AsoSoft Speech Corpus

Speech Recognition for Kurdish

AsoSoft is the first company to work in the field of Speech Recognition for Kurdish language. We develop Speech Recognition, Speaker Recognition and Speech Command software and tools for Kurdish language through Artificial Intelligence and Signal Processing. Kurdish language speech data and its related resources like tags are of most important language resources which are required for NLP research and applications such as automatic speech recognition, speaker recognition, etc.

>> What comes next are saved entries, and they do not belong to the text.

Background: an optimization exercise with open tools, aiming at small area. Do not read the settings as production practice. The RTL was checked by simulation tests, not by an equivalence proof against the original design. Power and IR drop assume default switching activity. The clock port is modelled as an ideal driver; clocking choices that lean on that would not hold on a real chip.

==> flow/design.v <==
module caq_filt #(
    parameter DLY = 0,
    parameter CLR3 = 0              
) (
    input  wire        clk,
    input  wire        clr,         
    input  wire        take,        
    input  wire        bit_in,
    input  wire [2:0]  osr_code,    
    input  wire [1:0]  cosr_code,   
    input  wire [7:0]  stuck_len,   
    input  wire [4:0]  tap,         
    output reg  [24:0] r3,          
    output reg  [10:0] r2,          
    output wire [10:0] r2_n,        
    output wire        ok,          
    output wire        ready,       
    output reg         stuck,
    output reg         last         
);
    reg [10:0]        i1;           
    reg [17:0]        i2;           
    reg [6:0]         j1;           
    reg [9:0]         cnt;          
    reg [7:0]         rem;          
    reg ge1, ge2, ge3;
    always @(*) begin
        case (osr_code)
            3'd0:    begin ge1 = cnt >= 10'd16;  ge2 = cnt >= 10'd32;  ge3 = cnt >= 10'd48;  end
            3'd1:    begin ge1 = cnt >= 10'd32;  ge2 = cnt >= 10'd64;  ge3 = cnt >= 10'd96;  end
            3'd2:    begin ge1 = cnt >= 10'd64;  ge2 = cnt >= 10'd128; ge3 = cnt >= 10'd192; end
            3'd3:    begin ge1 = cnt >= 10'd128; ge2 = cnt >= 10'd256; ge3 = cnt >= 10'd384; end
            default: begin ge1 = cnt >= 10'd256; ge2 = cnt >= 10'd512; ge3 = cnt >= 10'd768; end
        endcase
    end
    reg gc1, gc2;
    always @(*) begin
        case (cosr_code)
            2'd0:    begin gc1 = cnt >= 10'd4;  gc2 = cnt >= 10'd8;  end
            2'd1:    begin gc1 = cnt >= 10'd8;  gc2 = cnt >= 10'd16; end
            2'd2:    begin gc1 = cnt >= 10'd16; gc2 = cnt >= 10'd32; end
            default: begin gc1 = cnt >= 10'd32; gc2 = cnt >= 10'd64; end
        endcase
    end
    assign ok    = ge3 && !stuck;
    assign ready = gc2;
    wire changed = (cnt == 10'd0) || (bit_in != last);
    wire unstick = changed && stuck;
    wire [4:0] tm = tap & {ge1, ge2, ge3, gc1, gc2};
    wire [9:0] cnt_o = unstick ? 10'd0 : cnt;
    always @(posedge clk) begin
        if (clr) begin
            cnt   <= 10'd0;
            stuck <= 1'b0;
        end else if (take) begin
            cnt   <= (cnt_o == 10'd768) ? cnt_o : cnt_o + 10'd1;
            if (unstick)
                stuck <= 1'b0;
            else if (!changed && rem == 8'd0)
                stuck <= 1'b1;
        end
    end
    always @(posedge clk) begin
        if (take) begin
            last <= bit_in;
            rem  <= changed ? stuck_len - 8'd1 : rem - 8'd1;
        end
    end
    wire        s_en;                   
    wire        s_b;                    
    wire        s_un;                   
    wire [4:0]  s_t;                    
    generate
        if (DLY == 0) begin : g_now
            assign s_en = take;
            assign s_b  = bit_in;
            assign s_un = unstick || (cnt == 10'd0);
            assign s_t  = tm;
        end else begin : g_dly
            reg       d_en, d_un;
            reg [4:0] d_t;
            always @(posedge clk) begin
                if (clr)
                    d_en <= 1'b0;
                else
                    d_en <= take;
                d_un <= unstick || (cnt == 10'd0);
                d_t  <= tm;
            end
            assign s_en = d_en;
            assign s_b  = last;
            assign s_un = d_un;
            assign s_t  = d_t;
        end
    endgenerate
    wire a1 = s_t[4] && !s_un;
    wire a2 = s_t[3] && !s_un;
    wire a3 = s_t[2] && !s_un;
    wire b1 = s_t[1] && !s_un;
    wire b2 = s_t[0] && !s_un;
    wire signed [3:0] d3 = $signed({3'b000, s_b}) - $signed({2'b00, a1, a1})
                         + $signed({2'b00, a2, a2}) - $signed({3'b000, a3});
    wire signed [2:0] d2 = $signed({2'b00, s_b}) - $signed({1'b0, b1, 1'b0}) + $signed({2'b00, b2});
    wire k = !(s_en && s_un);
    wire g = s_en;
    wire [10:0] i1_o = i1 & {11{k}};
    wire [17:0] i2_o = i2 & {18{k}};
    wire [24:0] i3_o = r3 & {25{k}};
    wire [6:0]  j1_o = j1 & {7{k}};
    wire [10:0] j2_o = r2 & {11{k}};
    wire [3:0]  d3g  = d3 & {4{g}};
    wire [2:0]  d2g  = d2 & {3{g}};
    wire [10:0] i1_n;
    wire [17:0] i2_n;
    wire [24:0] i3_n;
    wire [6:0]  j1_n;
    wire [10:0] j2_n;
    generate
        if (DLY == 0) begin : g_fast
            assign i1_n = i1_o + {{7{d3g[3]}}, d3g};
            assign i2_n = i2_o + ({{7{i1_n[10]}}, i1_n} & {18{g}});
            assign i3_n = i3_o + ({{7{i2_n[17]}}, i2_n} & {25{g}});
        end else begin : g_slow
            caq_add #(11) u_i1 (.a(i1_o), .b({{7{d3g[3]}}, d3g}), .s(i1_n));
            caq_add #(18) u_i2 (.a(i2_o), .b({{7{i1_n[10]}}, i1_n} & {18{g}}), .s(i2_n));
            caq_add #(25) u_i3 (.a(i3_o), .b({{7{i2_n[17]}}, i2_n} & {25{g}}), .s(i3_n));
        end
    endgenerate
    caq_add #(7)  u_j1 (.a(j1_o), .b({{4{d2g[2]}}, d2g}), .s(j1_n));
    caq_add #(11) u_j2 (.a(j2_o), .b({{4{j1_n[6]}}, j1_n} & {11{g}}), .s(j2_n));
    assign r2_n = j2_n;
    always @(posedge clk) begin
        i1 <= i1_n;
        i2 <= i2_n;
        j1 <= j1_n;
        r2 <= j2_n;
    end
    generate
        if (CLR3) begin : g_clr3
            always @(posedge clk) begin
                if (clr)
                    r3 <= 25'd0;
                else
                    r3 <= i3_n;
            end
        end else begin : g_keep3
            always @(posedge clk)
                r3 <= i3_n;
        end
    endgenerate
endmodule
module caq_add #(
    parameter W = 8
) (
    input  wire [W-1:0] a,
    input  wire [W-1:0] b,
    output wire [W-1:0] s
);
    wire [W:0] c;
    assign c[0] = 1'b0;
    genvar k;
    generate
        for (k = 0; k < W; k = k + 1) begin : g_bit
            assign s[k]   = a[k] ^ b[k] ^ c[k];
            assign c[k+1] = (a[k] & b[k]) | (a[k] & c[k]) | (b[k] & c[k]);
        end
    endgenerate
endmodule
module caq_ring (
    input  wire        clk,
    input  wire [63:0] wen,         
    input  wire        wd,
    input  wire [5:0]  rsel_d,      
    input  wire [5:0]  rsel_c,      
    output wire        out_d,
    output wire        out_c
);
    reg  [767:0] h;
    wire [63:0]  head;
    genvar r;
    generate
        for (r = 0; r < 64; r = r + 1) begin : g_ring
            always @(posedge clk)
                h[r*12 +: 12] <= {h[r*12 +: 11], wen[r] ? wd : h[r*12 + 11]};
            assign head[r] = h[r*12 + 11];
        end
    endgenerate
    assign out_d = head[rsel_d];
    assign out_c = head[rsel_c];
endmodule
module caq_scale (
    input  wire [24:0] r3,
    input  wire [2:0]  osr_code,
    output reg  [15:0] u,
    output reg         sat
);
    always @(*) begin
        case (osr_code)
            3'd0:    begin sat = r3[12]; u = {r3[11:0], 4'd0}; end
            3'd1:    begin sat = r3[15]; u = {r3[14:0], 1'b0}; end
            3'd2:    begin sat = r3[18]; u = r3[17:2];         end
            3'd3:    begin sat = r3[21]; u = r3[20:5];         end
            default: begin sat = r3[24]; u = r3[23:8];         end
        endcase
        if (sat)
            u = 16'hFFFF;
    end
endmodule
module caq_cal (
    input  wire [15:0]        u,        
    input  wire signed [15:0] ofs,
    input  wire [15:0]        gain,
    output reg  signed [15:0] val,
    output wire               sat
);
    wire [16:0] dx = {1'b0, u} + {~ofs[15], ~ofs} + 17'h18001;   
    wire [33:0] row [0:17];
    genvar j;
    generate
        for (j = 0; j < 16; j = j + 1) begin : g_r
            assign row[j] = {18'd0, dx[15:0] & {16{gain[j]}}} << j;
        end
    endgenerate
    assign row[16] = {2'b00, ~(gain & {16{dx[16]}}), 16'd0};
    assign row[17] = 34'h3_0001_0000;
    wire [33:0] pr = row[0] + row[1] + row[2] + row[3] + row[4] + row[5] + row[6] + row[7] + row[8]
                   + row[9] + row[10] + row[11] + row[12] + row[13] + row[14] + row[15] + row[16] + row[17];
    wire [19:0] ps = pr[33:14];
    wire        hi = !ps[19] && (ps[18:15] != 4'd0);
    wire        lo =  ps[19] && (ps[18:15] != 4'hF);
    assign sat = hi || lo;
    always @(*) begin
        if (hi)
            val = 16'sh7FFF;
        else if (lo)
            val = -16'sh8000;
        else
            val = ps[15:0];
    end
endmodule
module caq_cmp (
    input  wire [10:0] r2,
    input  wire [1:0]  cosr_code,
    input  wire        ready,
    input  wire [15:0] th_hi,
    input  wire [15:0] th_lo,
    output wire        hi,
    output wire        lo
);
    reg [15:0] cu;
    reg        sat;
    always @(*) begin
        case (cosr_code)
            2'd0:    begin sat = r2[4];  cu = {r2[3:0], 12'd0}; end
            2'd1:    begin sat = r2[6];  cu = {r2[5:0], 10'd0}; end
            2'd2:    begin sat = r2[8];  cu = {r2[7:0], 8'd0};  end
            default: begin sat = r2[10]; cu = {r2[9:0], 6'd0};  end
        endcase
        if (sat)
            cu = 16'hFFFF;
    end
    wire ge_hi, ge_lo;
    caq_ge u_hi (.a(cu), .b(th_hi), .ge(ge_hi));
    caq_ge u_lo (.a(th_lo), .b(cu), .ge(ge_lo));
    assign hi = ready && ge_hi;
    assign lo = ready && ge_lo;
endmodule
module caq_ge (
    input  wire [15:0] a,
    input  wire [15:0] b,
    output wire        ge
);
    wire [16:0] c;
    assign c[0] = 1'b1;
    genvar k;
    generate
        for (k = 0; k < 16; k = k + 1) begin : g_bit
            assign c[k+1] = (a[k] & ~b[k]) | (a[k] & c[k]) | (~b[k] & c[k]);
        end
    endgenerate
    assign ge = c[16];
endmodule
module caq_port (
    input  wire        clk,
    input  wire        rst,
    input  wire        restart,
    input  wire        en_a,
    input  wire        en_b,
    input  wire        en_v,
    input  wire [2:0]  osr,
    input  wire [1:0]  cosr,
    input  wire [1:0]  pair,
    input  wire [2:0]  dosr,
    input  wire [1:0]  dcosr,
    input  wire [7:0]  stuck_len,
    input  wire [15:0] ofs_a,
    input  wire [15:0] gain_a,
    input  wire [15:0] ofs_b,
    input  wire [15:0] gain_b,
    input  wire [15:0] th_hi_a,
    input  wire [15:0] th_lo_a,
    input  wire [15:0] th_hi_b,
    input  wire [15:0] th_lo_b,
    input  wire [15:0] th_hi_v,
    input  wire [15:0] th_lo_v,
    input  wire        ds_en,
    input  wire        ds_a,
    input  wire        ds_b,
    input  wire        ds_v,
    input  wire        strobe,
    output reg         valid_a,
    output reg         valid_b,
    output reg         valid_v,
    output reg         hi_a,
    output reg         lo_a,
    output reg         hi_b,
    output reg         lo_b,
    output reg         hi_v,
    output reg         lo_v,
    output reg         stuck_a,
    output reg         stuck_b,
    output reg         stuck_v,
    output wire [15:0] u,
    output reg  [15:0] lat_ia,
    output reg  [15:0] lat_ib,
    output reg  [15:0] lat_ic,
    output wire [15:0] lat_u,
    output reg         lat_va,
    output reg         lat_vb,
    output reg         lat_vc,
    output wire        lat_vu,
    output wire        lat_sat
);
    wire clr  = rst || restart;
    wire take = ds_en && !clr;
    reg  [3:0] hs;                  
    reg  [3:0] ws;                  
    reg  [5:0] wr;                  
    reg        pw;                  
    wire [3:0] ws_n = !take ? ws : (ws == 4'd11) ? 4'd0 : ws + 4'd1;
    wire [5:0] wr_n = (take && ws == 4'd11) ? wr + 6'd1 : wr;
    wire [3:0] e_o = (ws >= hs) ? ws - hs : ws + 4'd12 - hs;
    wire [3:0] e   = (ws_n >= hs) ? ws_n - hs : ws_n + 4'd12 - hs;
    wire       bw  = ws_n < e;
    always @(posedge clk) begin
        if (rst)
            hs <= 4'd0;
        else
            hs <= (hs == 4'd11) ? 4'd0 : hs + 4'd1;
    end
    always @(posedge clk) begin
        if (clr) begin
            ws <= 4'd0;
            wr <= 6'd0;
            pw <= 1'b0;
        end else begin
            ws <= ws_n;
            wr <= wr_n;
            if (take)
                pw <= 1'b1;
            else if (e_o == 4'd0)
                pw <= 1'b0;
        end
    end
    wire [63:0] wen = (pw && e_o == 4'd0) ? (64'd1 << wr) : 64'd0;
    function [5:0] kr1(input [2:0] c);
        case (c)
            3'd0: kr1 = 6'd1;  3'd1: kr1 = 6'd2;  3'd2: kr1 = 6'd5;
            3'd3: kr1 = 6'd10; default: kr1 = 6'd21;
        endcase
    endfunction
    function [5:0] kr2(input [2:0] c);
        case (c)
            3'd0: kr2 = 6'd2;  3'd1: kr2 = 6'd5;  3'd2: kr2 = 6'd10;
            3'd3: kr2 = 6'd21; default: kr2 = 6'd42;
        endcase
    endfunction
    function [5:0] kr3(input [2:0] c);
        case (c)
            3'd0: kr3 = 6'd3;  3'd1: kr3 = 6'd7;  3'd2: kr3 = 6'd15;
            3'd3: kr3 = 6'd31; default: kr3 = 6'd63;
        endcase
    endfunction
    function [5:0] kc1(input [1:0] c);
        case (c)
            2'd0: kc1 = 6'd0; 2'd1: kc1 = 6'd0; 2'd2: kc1 = 6'd1; default: kc1 = 6'd2;
        endcase
    endfunction
    function [5:0] kc2(input [1:0] c);
        case (c)
            2'd0: kc2 = 6'd0; 2'd1: kc2 = 6'd1; 2'd2: kc2 = 6'd2; default: kc2 = 6'd5;
        endcase
    endfunction
    wire e3  = (e == 4'd11);
    wire e37 = (e == 4'd3) || (e == 4'd7);
    wire p1  = e37 && (e[2] == osr[0]);     
    wire p2  = e37 && (e[2] != osr[0]);
    wire v1  = e37 && (e[2] == dosr[0]);
    wire v2  = e37 && (e[2] != dosr[0]);
    wire pc1 = e37 && (e[2] == cosr[0]);    
    wire pc2 = e37 && (e[2] != cosr[0]);
    wire vc1 = e37 && (e[2] == dcosr[0]);
    wire vc2 = e37 && (e[2] != dcosr[0]);
    wire [5:0] rs_pd = wr_n - {5'd0, bw} - (e3 ? kr3(osr)  : p1 ? kr1(osr)  : kr2(osr));
    wire [5:0] rs_vd = wr_n - {5'd0, bw} - (e3 ? kr3(dosr) : v1 ? kr1(dosr) : kr2(dosr));
    wire [5:0] rs_pc = wr_n - {5'd0, bw} - (pc1 ? kc1(cosr)  : kc2(cosr));
    wire [5:0] rs_vc = wr_n - {5'd0, bw} - (vc1 ? kc1(dcosr) : kc2(dcosr));
    wire od_a, oc_a, od_b, oc_b, od_v, oc_v;
    wire last_a, last_b, last_v;
    caq_ring u_ha (.clk(clk), .wen(wen), .wd(last_a), .rsel_d(rs_pd), .rsel_c(rs_pc),
                   .out_d(od_a), .out_c(oc_a));
    caq_ring u_hb (.clk(clk), .wen(wen), .wd(last_b), .rsel_d(rs_pd), .rsel_c(rs_pc),
                   .out_d(od_b), .out_c(oc_b));
    caq_ring u_hv (.clk(clk), .wen(wen), .wd(last_v), .rsel_d(rs_vd), .rsel_c(rs_vc),
                   .out_d(od_v), .out_c(oc_v));
    reg [4:0] tq_a, tq_b, tq_v;
    always @(posedge clk) begin
        tq_a <= {p1 ? od_a : tq_a[4], p2 ? od_a : tq_a[3], e3 ? od_a : tq_a[2],
                 pc1 ? oc_a : tq_a[1], pc2 ? oc_a : tq_a[0]};
        tq_b <= {p1 ? od_b : tq_b[4], p2 ? od_b : tq_b[3], e3 ? od_b : tq_b[2],
                 pc1 ? oc_b : tq_b[1], pc2 ? oc_b : tq_b[0]};
        tq_v <= {v1 ? od_v : tq_v[4], v2 ? od_v : tq_v[3], e3 ? od_v : tq_v[2],
                 vc1 ? oc_v : tq_v[1], vc2 ? oc_v : tq_v[0]};
    end
    wire [24:0] r3_a, r3_b, r3_v;
    wire [10:0] r2_a, r2_b, r2_v, r2n_a, r2n_b, r2n_v;
    wire        ok_a, ok_b, ok_v;
    wire        rdy_a, rdy_b, rdy_v;
    wire        fst_a, fst_b, fst_v;
    caq_filt #(.DLY(0)) u_fa (
        .clk(clk), .clr(clr), .take(take && en_a), .bit_in(ds_a),
        .osr_code(osr), .cosr_code(cosr), .stuck_len(stuck_len), .tap(tq_a),
        .r3(r3_a), .r2(r2_a), .r2_n(r2n_a), .ok(ok_a), .ready(rdy_a), .stuck(fst_a),
        .last(last_a));
    caq_filt #(.DLY(1)) u_fb (
        .clk(clk), .clr(clr), .take(take && en_b), .bit_in(ds_b),
        .osr_code(osr), .cosr_code(cosr), .stuck_len(stuck_len), .tap(tq_b),
        .r3(r3_b), .r2(r2_b), .r2_n(r2n_b), .ok(ok_b), .ready(rdy_b), .stuck(fst_b),
        .last(last_b));
    caq_filt #(.DLY(1), .CLR3(1)) u_fv (
        .clk(clk), .clr(clr), .take(take && en_v), .bit_in(ds_v),
        .osr_code(dosr), .cosr_code(dcosr), .stuck_len(stuck_len), .tap(tq_v),
        .r3(r3_v), .r2(r2_v), .r2_n(r2n_v), .ok(ok_v), .ready(rdy_v), .stuck(fst_v),
        .last(last_v));
    reg upd_a, upd_b, upd_v, upd2_b;
    always @(posedge clk) begin
        if (clr) begin
            upd_a  <= 1'b0;
            upd_b  <= 1'b0;
            upd_v  <= 1'b0;
            upd2_b <= 1'b0;
        end else begin
            upd_a  <= ds_en && en_a;
            upd_b  <= ds_en && en_b;
            upd_v  <= ds_en && en_v;
            upd2_b <= upd_b;
        end
    end
    reg [2:0] osr_q, dosr_q;
    always @(posedge clk) begin
        osr_q  <= osr;
        dosr_q <= dosr;
    end
    wire [15:0] us_p, us_v;
    wire        ss_p, ss_v;
    wire signed [15:0] cal;
    wire        cs;
    caq_scale u_sp (.r3(upd2_b ? r3_b : r3_a), .osr_code(osr_q), .u(us_p), .sat(ss_p));
    caq_cal   u_cl (.u(us_p), .ofs(upd2_b ? ofs_b : ofs_a), .gain(upd2_b ? gain_b : gain_a),
                    .val(cal), .sat(cs));
    caq_scale u_sv (.r3(r3_v), .osr_code(dosr_q), .u(us_v), .sat(ss_v));
    wire        sat_p = cs || ss_p;
    wire chi_a, clo_a, chi_b, clo_b, chi_v, clo_v;
    caq_cmp u_ka (.r2(r2_a), .cosr_code(cosr), .ready(rdy_a),
                  .th_hi(th_hi_a ^ 16'h8000), .th_lo(th_lo_a ^ 16'h8000), .hi(chi_a), .lo(clo_a));
    caq_cmp u_kb (.r2(r2n_b), .cosr_code(cosr), .ready(rdy_b),
                  .th_hi(th_hi_b ^ 16'h8000), .th_lo(th_lo_b ^ 16'h8000), .hi(chi_b), .lo(clo_b));
    caq_cmp u_kv (.r2(r2n_v), .cosr_code(dcosr), .ready(rdy_v),
                  .th_hi(th_hi_v), .th_lo(th_lo_v), .hi(chi_v), .lo(clo_v));
    reg signed [15:0] val_a, val_b;
    reg               sat_a, sat_b;
    always @(posedge clk) begin
        if (clr) begin
            val_a <= 16'sd0; sat_a <= 1'b0; valid_a <= 1'b0; hi_a <= 1'b0; lo_a <= 1'b0;
            stuck_a <= 1'b0;
        end else if (upd_a) begin
            val_a <= cal; sat_a <= sat_p; valid_a <= ok_a; hi_a <= chi_a; lo_a <= clo_a;
            stuck_a <= fst_a;
        end
    end
    always @(posedge clk) begin
        if (clr) begin
            valid_b <= 1'b0; hi_b <= 1'b0; lo_b <= 1'b0; stuck_b <= 1'b0;
        end else if (upd_b) begin
            valid_b <= ok_b; hi_b <= chi_b; lo_b <= clo_b; stuck_b <= fst_b;
        end
    end
    always @(posedge clk) begin
        if (clr) begin
            val_b <= 16'sd0; sat_b <= 1'b0;
        end else if (upd2_b) begin
            val_b <= cal; sat_b <= sat_p;
        end
    end
    always @(posedge clk) begin
        if (clr) begin
            valid_v <= 1'b0; hi_v <= 1'b0; lo_v <= 1'b0; stuck_v <= 1'b0;
        end else if (upd_v) begin
            valid_v <= ok_v; hi_v <= chi_v; lo_v <= clo_v; stuck_v <= fst_v;
        end
    end
    assign u = us_v;
    wire signed [15:0] cur_b = upd2_b ? cal : val_b;
    wire               cur_sb = upd2_b ? sat_p : sat_b;
    reg signed [15:0] la, lb;       
    reg [15:0]        lu;
    reg               lva, lvb, lsa, lsb, lvu, lsu;
    reg [1:0]         lpr;
    always @(posedge clk) begin
        if (rst) begin
            la <= 16'sd0; lb <= 16'sd0; lu <= 16'd0;
            lva <= 1'b0; lvb <= 1'b0; lsa <= 1'b0; lsb <= 1'b0; lvu <= 1'b0; lsu <= 1'b0;
            lpr <= 2'd0;
        end else if (strobe) begin
            la  <= valid_a ? val_a : 16'sd0;
            lb  <= valid_b ? cur_b : 16'sd0;
            lu  <= valid_v ? us_v : 16'd0;
            lva <= valid_a;
            lvb <= valid_b;
            lsa <= valid_a && sat_a;
            lsb <= valid_b && cur_sb;
            lvu <= valid_v;
            lsu <= valid_v && ss_v;
            lpr <= pair;
        end
    end
    wire               vcm  = lva && lvb;
    wire [16:0]        psum;
    caq_add #(17) u_ps (.a({la[15], la}), .b({lb[15], lb}), .s(psum));
    wire signed [17:0] nsum = -$signed({psum[16], psum});
    wire               csat = vcm && ((nsum > 18'sd32767) || (nsum < -18'sd32768));
    wire signed [15:0] cmp  = !vcm ? 16'sd0 :
                              (nsum > 18'sd32767) ? 16'sd32767 :
                              (nsum < -18'sd32768) ? -16'sd32768 : nsum[15:0];
    always @(*) begin
        case (lpr)
            2'd0: begin    
                lat_ia = la;  lat_va = lva;
                lat_ib = lb;  lat_vb = lvb;
                lat_ic = cmp; lat_vc = vcm;
            end
            2'd1: begin    
                lat_ia = cmp; lat_va = vcm;
                lat_ib = la;  lat_vb = lva;
                lat_ic = lb;  lat_vc = lvb;
            end
            2'd2: begin    
                lat_ia = lb;  lat_va = lvb;
                lat_ib = cmp; lat_vb = vcm;
                lat_ic = la;  lat_vc = lva;
            end
            default: begin  
                lat_ia = la;    lat_va = lva;
                lat_ib = lb;    lat_vb = lvb;
                lat_ic = 16'd0; lat_vc = 1'b0;
            end
        endcase
    end
    assign lat_u   = lu;
    assign lat_vu  = lvu;
    assign lat_sat = lsa || lsb || (csat && lpr != 2'd3) || lsu;
endmodule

In this project, speech data for Kurdish language (Central Kurdish) was designed and collected so that it could be used in automatic speech recognition, speaker recognition, phonology researches, dialect analysis, etc. So far, approximately 43.68 hours of speech has been recorded and transcribed in order to produce this corpus.

Metadata

The information of the speakers is given in a table which contains:

Microphone type: USB/Philips/Jack/Laptop
Noise level
Gender (this label can be used for gender identification tasks): Femal/Male
Dialect/city (this label may be used for the phonetic analysis of the various dialects of Kurdish and also dialect identification task)
Age
Education
Length (total and average)

Files

In the dataset, for each recording three files are given:

.wav: wave file recorded in 22.05 kHz, 16bit, mono
.wrd: transcription in Kurdish alphabet
.phn: phonetic transcription in ASCII format

The file name format is as bellow:
SpeakerID(3digits) + Gender + RecordingDevice(Laptop/PC/Mobile) + Mic + SentenceID(3digits)
For example 001MLU001:
SpeakerID=001, Gender=Male, RecordingDevice=Laptop, Mic=USB, and SentenceID=001

Download

A subset of AsoSoft speech corpus for research and non-commercial use could be downloaded via the AsoSoft's repository on GitHub This dataset is a subset of the AsoSoft Speech Corpus that can be used for spoken language processing tasks in Central Kurdish such as speech recognition, speaker recognition, gender identification, and phonetic analysis. This subset includes 45 speakers, each of them has uttered 72 (same) sentences; the first 70 sentences of the AsoSoft Speech Corpus (i.e., sentence 1 to sentence 70) and the last two sentences (i.e., sentence 699 and sentence 700). Each of the last two sentences covers all Central Kurdish phonemes. The original version of the dataset contains 700 sentences for each speaker. The sentences are manually designed to represent the phonetic characteristics of the Central Kurdish. The recording date of this dataset is during the year 2016.

Cite

If you are using this corpus, please cite the following reference:

@article{veisi2021jira,
    title={Jira: a Kurdish Speech Recognition System Designing and Building Speech Corpus and Pronunciation Lexicon},
    author={Veisi, Hadi and Hosseini, Hawre and Mohammadamini, Mohammad and Fathy, Wirya and Mahmudi, Aso},
    journal={arXiv preprint arXiv:2102.07412},
    year={2021}
}